▶ [Work request]: Please return all lines from the records below that include the string "divider".

▶ [Data provided]:
——

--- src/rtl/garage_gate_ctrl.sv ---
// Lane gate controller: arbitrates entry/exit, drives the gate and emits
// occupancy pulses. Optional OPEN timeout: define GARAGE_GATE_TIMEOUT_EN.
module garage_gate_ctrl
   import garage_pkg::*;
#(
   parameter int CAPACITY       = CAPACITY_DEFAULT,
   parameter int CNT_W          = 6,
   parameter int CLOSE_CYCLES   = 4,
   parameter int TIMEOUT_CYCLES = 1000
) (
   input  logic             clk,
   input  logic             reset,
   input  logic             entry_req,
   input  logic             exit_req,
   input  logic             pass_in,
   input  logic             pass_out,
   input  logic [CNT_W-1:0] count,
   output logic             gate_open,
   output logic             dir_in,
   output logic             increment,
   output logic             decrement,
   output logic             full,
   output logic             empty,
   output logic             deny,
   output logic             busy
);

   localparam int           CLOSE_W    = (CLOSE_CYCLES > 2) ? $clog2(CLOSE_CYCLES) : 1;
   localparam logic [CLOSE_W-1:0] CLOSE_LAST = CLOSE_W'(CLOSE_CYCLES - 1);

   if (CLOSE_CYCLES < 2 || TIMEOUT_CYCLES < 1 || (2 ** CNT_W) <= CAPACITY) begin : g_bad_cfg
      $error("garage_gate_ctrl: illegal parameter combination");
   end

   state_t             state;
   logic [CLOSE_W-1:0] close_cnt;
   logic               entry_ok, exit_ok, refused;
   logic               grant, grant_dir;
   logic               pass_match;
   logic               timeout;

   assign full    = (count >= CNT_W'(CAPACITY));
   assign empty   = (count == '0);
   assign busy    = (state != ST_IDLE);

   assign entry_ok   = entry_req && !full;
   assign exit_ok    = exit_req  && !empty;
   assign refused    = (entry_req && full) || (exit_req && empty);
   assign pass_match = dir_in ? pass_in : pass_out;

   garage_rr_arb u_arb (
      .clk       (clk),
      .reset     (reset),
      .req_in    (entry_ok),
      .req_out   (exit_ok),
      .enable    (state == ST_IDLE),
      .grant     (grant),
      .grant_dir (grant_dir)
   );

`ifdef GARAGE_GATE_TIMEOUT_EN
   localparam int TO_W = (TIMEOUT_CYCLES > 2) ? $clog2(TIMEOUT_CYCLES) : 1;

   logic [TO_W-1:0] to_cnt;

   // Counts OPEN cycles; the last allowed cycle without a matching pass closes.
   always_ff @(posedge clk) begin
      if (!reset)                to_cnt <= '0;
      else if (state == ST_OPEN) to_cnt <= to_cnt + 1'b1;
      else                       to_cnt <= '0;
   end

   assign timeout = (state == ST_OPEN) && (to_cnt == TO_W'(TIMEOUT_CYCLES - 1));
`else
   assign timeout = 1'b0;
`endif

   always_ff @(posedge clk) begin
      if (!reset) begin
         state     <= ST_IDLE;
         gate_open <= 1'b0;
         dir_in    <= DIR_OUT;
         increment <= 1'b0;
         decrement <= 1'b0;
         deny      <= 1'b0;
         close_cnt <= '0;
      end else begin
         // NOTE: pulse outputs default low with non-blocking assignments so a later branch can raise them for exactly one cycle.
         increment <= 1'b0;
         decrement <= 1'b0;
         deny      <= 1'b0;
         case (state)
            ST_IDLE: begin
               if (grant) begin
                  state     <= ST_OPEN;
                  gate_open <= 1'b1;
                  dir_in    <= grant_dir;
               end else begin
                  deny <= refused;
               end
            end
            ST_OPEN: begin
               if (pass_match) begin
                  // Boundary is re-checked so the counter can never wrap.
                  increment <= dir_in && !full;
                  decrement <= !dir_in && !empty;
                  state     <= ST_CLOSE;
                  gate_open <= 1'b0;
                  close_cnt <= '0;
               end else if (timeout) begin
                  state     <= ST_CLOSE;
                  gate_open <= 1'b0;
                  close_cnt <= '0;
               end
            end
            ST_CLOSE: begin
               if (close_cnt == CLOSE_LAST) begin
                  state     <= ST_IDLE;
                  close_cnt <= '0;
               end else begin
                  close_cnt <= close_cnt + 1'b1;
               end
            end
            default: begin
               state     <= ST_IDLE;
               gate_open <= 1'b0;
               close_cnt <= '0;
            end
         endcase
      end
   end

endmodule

——

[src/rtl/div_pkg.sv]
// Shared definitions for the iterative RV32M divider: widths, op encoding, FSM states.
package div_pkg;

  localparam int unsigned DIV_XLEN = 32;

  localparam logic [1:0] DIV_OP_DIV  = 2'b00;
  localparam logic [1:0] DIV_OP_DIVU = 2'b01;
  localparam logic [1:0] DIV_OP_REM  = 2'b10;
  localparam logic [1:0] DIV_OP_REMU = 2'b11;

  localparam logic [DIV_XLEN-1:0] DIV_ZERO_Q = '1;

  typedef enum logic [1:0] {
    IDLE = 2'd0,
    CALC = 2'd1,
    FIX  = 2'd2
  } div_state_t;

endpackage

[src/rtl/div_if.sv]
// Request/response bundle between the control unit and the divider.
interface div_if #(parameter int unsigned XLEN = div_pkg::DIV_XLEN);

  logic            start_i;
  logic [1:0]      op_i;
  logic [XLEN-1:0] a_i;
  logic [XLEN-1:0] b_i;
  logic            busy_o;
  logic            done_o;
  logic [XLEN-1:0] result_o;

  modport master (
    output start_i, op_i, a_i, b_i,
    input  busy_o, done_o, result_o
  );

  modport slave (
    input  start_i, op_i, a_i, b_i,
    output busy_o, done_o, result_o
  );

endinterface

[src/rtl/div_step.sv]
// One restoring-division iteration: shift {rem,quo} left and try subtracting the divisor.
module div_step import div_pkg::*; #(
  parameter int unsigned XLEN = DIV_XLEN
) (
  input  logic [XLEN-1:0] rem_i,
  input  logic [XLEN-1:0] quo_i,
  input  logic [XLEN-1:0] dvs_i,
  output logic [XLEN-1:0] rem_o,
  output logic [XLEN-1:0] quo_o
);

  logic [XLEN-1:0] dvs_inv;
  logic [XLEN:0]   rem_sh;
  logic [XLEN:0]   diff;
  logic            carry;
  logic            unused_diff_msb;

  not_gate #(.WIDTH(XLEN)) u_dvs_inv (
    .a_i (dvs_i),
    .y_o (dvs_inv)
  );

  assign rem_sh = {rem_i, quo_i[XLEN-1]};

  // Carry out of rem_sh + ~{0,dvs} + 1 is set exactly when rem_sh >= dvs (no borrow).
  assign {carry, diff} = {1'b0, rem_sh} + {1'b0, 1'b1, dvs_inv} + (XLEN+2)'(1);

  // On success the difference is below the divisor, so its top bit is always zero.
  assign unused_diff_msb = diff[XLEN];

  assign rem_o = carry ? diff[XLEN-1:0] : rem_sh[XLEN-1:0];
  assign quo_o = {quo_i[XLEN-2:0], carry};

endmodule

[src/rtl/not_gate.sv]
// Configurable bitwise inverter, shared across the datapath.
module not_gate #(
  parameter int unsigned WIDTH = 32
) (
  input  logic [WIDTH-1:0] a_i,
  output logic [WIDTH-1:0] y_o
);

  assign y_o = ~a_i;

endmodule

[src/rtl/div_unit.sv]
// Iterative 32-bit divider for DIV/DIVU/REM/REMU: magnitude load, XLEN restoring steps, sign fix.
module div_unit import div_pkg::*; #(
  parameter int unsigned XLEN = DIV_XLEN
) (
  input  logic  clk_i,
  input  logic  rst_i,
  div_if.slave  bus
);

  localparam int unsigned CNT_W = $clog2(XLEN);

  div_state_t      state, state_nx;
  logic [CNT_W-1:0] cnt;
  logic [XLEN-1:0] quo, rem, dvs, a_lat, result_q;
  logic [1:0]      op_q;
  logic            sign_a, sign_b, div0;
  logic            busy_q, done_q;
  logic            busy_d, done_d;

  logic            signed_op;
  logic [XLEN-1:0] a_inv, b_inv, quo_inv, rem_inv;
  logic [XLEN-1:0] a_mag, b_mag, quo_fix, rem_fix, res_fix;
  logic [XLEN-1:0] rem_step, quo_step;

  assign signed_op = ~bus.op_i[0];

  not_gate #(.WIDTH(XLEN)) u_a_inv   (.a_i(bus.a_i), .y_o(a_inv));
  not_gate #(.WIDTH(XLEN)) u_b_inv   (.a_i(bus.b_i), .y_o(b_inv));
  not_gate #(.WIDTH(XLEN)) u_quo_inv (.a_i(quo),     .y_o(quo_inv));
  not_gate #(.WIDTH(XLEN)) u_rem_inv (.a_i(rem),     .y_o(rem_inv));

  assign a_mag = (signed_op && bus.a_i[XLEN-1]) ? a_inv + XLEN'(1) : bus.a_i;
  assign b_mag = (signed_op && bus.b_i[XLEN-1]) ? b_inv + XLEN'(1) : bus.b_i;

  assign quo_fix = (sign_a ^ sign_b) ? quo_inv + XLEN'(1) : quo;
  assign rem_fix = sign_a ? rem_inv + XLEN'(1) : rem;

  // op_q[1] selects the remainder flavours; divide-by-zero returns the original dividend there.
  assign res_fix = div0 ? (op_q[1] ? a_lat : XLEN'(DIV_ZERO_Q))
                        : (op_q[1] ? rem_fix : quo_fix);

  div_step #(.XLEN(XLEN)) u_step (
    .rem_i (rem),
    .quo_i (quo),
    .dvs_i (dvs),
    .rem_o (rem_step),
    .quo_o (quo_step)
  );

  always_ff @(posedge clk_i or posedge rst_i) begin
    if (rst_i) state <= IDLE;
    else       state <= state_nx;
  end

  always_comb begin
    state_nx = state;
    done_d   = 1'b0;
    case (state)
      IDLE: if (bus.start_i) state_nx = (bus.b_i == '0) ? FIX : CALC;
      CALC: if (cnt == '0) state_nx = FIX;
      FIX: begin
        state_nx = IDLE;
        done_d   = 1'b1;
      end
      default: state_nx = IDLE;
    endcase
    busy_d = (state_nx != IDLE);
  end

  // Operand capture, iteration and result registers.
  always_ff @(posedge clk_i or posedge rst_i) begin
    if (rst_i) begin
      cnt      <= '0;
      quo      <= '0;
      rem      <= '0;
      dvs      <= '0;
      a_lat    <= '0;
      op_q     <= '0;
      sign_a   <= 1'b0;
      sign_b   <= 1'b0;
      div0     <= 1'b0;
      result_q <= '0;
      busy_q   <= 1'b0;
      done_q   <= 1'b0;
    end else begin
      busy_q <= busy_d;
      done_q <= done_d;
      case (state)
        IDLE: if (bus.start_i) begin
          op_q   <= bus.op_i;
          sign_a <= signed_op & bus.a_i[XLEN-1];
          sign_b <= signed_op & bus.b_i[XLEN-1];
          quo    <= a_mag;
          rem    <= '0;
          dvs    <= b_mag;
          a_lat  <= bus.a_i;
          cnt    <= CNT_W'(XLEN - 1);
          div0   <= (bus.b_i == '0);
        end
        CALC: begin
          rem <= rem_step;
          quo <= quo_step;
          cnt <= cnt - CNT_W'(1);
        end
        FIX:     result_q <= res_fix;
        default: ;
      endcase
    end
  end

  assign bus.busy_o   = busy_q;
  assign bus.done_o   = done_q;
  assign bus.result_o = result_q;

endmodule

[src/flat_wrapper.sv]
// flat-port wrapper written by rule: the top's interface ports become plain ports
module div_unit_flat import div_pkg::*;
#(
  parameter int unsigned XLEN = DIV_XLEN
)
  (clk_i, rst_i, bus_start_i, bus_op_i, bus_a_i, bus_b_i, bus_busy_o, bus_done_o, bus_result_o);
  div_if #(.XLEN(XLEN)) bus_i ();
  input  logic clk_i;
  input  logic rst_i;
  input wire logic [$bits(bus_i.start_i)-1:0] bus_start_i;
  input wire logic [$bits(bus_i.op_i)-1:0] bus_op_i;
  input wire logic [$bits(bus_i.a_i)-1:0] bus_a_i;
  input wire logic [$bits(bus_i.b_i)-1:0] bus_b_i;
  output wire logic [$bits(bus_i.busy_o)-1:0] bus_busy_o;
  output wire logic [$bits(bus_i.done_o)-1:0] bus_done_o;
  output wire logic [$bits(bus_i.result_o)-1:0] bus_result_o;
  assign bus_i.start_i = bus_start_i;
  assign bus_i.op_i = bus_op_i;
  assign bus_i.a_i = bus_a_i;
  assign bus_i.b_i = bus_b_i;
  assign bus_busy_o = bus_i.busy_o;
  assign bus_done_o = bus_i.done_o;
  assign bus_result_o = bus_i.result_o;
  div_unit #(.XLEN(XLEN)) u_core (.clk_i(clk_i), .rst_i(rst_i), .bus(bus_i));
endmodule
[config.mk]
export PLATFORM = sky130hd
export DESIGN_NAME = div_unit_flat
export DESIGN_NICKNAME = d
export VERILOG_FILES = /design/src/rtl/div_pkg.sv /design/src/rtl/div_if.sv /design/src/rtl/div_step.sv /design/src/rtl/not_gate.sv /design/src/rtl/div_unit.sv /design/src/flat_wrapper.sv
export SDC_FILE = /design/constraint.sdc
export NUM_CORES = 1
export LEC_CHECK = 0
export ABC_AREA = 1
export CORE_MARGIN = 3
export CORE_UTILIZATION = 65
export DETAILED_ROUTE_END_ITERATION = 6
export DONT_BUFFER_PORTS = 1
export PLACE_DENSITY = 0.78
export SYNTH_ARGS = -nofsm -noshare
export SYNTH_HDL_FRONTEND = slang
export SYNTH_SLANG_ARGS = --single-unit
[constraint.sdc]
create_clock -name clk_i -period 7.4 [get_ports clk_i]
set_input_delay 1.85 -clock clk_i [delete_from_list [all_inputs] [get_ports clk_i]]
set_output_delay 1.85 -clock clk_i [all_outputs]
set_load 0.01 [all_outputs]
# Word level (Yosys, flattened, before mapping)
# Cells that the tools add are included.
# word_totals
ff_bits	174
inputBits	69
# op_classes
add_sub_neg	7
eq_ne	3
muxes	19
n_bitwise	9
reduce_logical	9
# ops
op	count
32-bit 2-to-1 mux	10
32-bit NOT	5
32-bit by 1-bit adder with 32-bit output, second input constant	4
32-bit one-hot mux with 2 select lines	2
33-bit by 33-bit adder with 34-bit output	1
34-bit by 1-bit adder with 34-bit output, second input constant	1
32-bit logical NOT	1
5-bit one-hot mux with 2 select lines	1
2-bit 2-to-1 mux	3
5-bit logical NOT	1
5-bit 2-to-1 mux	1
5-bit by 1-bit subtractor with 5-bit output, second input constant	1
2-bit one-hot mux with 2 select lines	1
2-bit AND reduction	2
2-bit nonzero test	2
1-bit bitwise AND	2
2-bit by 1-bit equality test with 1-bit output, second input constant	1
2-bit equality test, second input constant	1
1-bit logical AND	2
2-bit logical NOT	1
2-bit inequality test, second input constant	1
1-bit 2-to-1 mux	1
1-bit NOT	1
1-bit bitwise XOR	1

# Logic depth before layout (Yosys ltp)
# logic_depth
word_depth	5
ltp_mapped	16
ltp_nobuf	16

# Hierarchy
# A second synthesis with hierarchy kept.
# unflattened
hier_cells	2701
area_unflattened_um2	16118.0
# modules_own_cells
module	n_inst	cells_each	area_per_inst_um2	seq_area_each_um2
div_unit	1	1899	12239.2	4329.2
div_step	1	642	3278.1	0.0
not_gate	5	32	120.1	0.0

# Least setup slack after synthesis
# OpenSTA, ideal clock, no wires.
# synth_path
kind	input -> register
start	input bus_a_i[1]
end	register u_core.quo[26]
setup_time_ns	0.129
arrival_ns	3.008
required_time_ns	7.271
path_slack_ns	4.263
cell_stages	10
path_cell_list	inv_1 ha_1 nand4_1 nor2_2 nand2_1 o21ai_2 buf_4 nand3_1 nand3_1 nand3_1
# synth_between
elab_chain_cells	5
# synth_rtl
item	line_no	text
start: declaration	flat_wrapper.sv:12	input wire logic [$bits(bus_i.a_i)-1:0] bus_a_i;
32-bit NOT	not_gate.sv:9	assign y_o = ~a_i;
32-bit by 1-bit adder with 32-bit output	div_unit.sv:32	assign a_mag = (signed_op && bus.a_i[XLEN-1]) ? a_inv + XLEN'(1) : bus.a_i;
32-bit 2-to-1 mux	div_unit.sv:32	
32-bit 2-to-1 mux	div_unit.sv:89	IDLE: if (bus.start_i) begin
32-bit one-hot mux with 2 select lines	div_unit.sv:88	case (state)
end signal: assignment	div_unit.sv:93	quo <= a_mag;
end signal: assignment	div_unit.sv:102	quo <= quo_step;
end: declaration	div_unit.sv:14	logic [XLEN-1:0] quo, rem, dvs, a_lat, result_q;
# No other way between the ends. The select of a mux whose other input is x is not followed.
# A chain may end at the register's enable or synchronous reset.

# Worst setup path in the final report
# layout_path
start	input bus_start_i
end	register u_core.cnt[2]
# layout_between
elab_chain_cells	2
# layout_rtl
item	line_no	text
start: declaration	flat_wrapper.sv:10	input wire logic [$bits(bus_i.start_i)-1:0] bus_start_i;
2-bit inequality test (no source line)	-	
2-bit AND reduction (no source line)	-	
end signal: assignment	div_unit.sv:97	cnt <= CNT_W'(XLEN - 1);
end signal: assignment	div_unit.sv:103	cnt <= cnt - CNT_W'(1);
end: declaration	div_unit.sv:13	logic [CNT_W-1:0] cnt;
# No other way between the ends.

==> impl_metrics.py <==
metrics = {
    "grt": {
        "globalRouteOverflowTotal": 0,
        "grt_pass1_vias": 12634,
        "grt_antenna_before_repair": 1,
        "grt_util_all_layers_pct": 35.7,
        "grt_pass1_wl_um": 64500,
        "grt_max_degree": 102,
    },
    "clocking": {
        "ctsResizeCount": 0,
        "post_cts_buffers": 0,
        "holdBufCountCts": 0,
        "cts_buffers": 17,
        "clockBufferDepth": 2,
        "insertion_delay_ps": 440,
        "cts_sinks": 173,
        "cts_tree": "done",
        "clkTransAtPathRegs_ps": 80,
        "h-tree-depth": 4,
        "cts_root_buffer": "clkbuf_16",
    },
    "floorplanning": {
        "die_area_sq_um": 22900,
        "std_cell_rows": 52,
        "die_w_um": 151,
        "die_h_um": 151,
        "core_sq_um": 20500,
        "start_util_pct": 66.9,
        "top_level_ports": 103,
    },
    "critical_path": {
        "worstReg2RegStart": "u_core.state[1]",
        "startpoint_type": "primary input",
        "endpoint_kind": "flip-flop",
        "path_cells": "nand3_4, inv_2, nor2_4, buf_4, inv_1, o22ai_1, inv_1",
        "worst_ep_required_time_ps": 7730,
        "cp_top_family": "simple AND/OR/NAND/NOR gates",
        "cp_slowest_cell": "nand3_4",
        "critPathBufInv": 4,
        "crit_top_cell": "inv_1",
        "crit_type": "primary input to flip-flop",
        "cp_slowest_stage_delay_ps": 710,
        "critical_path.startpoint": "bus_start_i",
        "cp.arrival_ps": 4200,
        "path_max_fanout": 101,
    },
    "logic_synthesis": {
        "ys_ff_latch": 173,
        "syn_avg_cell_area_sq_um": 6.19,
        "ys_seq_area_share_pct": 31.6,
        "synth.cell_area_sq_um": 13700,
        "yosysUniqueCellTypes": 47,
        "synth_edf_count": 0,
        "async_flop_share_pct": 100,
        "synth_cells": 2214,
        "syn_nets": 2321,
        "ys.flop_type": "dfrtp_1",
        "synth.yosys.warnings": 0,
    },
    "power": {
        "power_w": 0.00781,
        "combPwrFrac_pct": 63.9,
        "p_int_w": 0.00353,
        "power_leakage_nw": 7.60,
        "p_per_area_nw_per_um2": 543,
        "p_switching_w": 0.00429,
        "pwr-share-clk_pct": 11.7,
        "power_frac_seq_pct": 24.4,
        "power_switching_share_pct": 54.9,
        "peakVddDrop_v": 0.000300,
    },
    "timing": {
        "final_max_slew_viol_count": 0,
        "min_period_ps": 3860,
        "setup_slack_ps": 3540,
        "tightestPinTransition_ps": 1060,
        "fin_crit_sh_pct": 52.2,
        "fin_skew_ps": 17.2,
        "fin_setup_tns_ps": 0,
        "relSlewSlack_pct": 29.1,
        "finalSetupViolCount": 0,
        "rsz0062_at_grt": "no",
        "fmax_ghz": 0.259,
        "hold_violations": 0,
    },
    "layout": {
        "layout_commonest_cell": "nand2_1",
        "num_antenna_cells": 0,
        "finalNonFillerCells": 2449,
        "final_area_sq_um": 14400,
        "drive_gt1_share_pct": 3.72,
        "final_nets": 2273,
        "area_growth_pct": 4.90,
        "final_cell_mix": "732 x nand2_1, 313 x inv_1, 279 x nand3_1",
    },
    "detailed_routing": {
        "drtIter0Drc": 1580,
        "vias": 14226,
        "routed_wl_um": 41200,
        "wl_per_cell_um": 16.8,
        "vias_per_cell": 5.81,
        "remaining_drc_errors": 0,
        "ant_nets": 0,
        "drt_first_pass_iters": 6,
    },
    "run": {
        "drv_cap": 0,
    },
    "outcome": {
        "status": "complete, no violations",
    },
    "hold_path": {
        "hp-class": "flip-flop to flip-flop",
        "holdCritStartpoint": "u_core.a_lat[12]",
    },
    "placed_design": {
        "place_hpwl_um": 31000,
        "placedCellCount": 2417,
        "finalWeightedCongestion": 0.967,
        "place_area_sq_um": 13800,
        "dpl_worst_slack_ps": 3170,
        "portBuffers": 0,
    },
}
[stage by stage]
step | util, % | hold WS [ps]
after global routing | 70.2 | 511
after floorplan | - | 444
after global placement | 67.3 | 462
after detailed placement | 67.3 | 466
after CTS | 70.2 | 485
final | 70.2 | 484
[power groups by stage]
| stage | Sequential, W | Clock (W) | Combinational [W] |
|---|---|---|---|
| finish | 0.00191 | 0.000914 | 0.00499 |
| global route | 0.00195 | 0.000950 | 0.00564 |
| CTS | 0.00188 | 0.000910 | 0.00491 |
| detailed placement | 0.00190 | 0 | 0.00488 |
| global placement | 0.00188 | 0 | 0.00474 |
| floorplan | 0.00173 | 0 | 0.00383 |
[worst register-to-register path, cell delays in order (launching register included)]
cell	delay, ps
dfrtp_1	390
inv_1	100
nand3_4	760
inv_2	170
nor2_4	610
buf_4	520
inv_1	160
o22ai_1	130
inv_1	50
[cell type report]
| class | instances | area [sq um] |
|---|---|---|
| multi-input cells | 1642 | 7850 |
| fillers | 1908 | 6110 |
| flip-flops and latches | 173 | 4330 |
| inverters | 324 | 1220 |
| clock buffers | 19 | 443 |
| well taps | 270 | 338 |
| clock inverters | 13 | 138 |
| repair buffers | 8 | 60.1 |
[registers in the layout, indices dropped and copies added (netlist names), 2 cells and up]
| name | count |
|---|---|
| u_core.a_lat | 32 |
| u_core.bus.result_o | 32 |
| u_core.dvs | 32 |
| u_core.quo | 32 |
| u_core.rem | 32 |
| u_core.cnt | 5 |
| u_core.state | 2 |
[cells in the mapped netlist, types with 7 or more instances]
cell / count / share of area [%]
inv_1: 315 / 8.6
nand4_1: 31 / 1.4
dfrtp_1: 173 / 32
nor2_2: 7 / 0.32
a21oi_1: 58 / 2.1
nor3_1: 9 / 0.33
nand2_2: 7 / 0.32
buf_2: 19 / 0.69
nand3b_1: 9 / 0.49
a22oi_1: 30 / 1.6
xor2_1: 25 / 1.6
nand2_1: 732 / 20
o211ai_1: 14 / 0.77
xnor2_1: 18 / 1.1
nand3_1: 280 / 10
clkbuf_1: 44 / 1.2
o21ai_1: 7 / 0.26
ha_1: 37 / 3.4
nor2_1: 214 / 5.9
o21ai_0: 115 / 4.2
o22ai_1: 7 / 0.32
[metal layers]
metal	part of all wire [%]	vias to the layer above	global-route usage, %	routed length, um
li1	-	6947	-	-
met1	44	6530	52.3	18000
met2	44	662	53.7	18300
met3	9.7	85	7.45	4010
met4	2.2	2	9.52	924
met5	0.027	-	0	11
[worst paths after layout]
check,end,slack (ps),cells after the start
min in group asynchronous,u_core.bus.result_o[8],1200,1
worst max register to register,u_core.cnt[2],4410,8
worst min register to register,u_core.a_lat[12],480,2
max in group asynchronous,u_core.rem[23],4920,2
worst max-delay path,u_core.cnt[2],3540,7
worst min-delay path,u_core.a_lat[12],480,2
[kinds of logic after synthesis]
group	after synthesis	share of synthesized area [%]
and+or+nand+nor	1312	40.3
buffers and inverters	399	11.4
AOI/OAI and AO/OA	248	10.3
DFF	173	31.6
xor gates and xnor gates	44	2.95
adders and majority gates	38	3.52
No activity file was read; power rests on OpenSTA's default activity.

——

▶ [Result below]:
// Shared definitions for the iterative RV32M divider: widths, op encoding, FSM states.
// Request/response bundle between the control unit and the divider.
// Iterative 32-bit divider for DIV/DIVU/REM/REMU: magnitude load, XLEN restoring steps, sign fix.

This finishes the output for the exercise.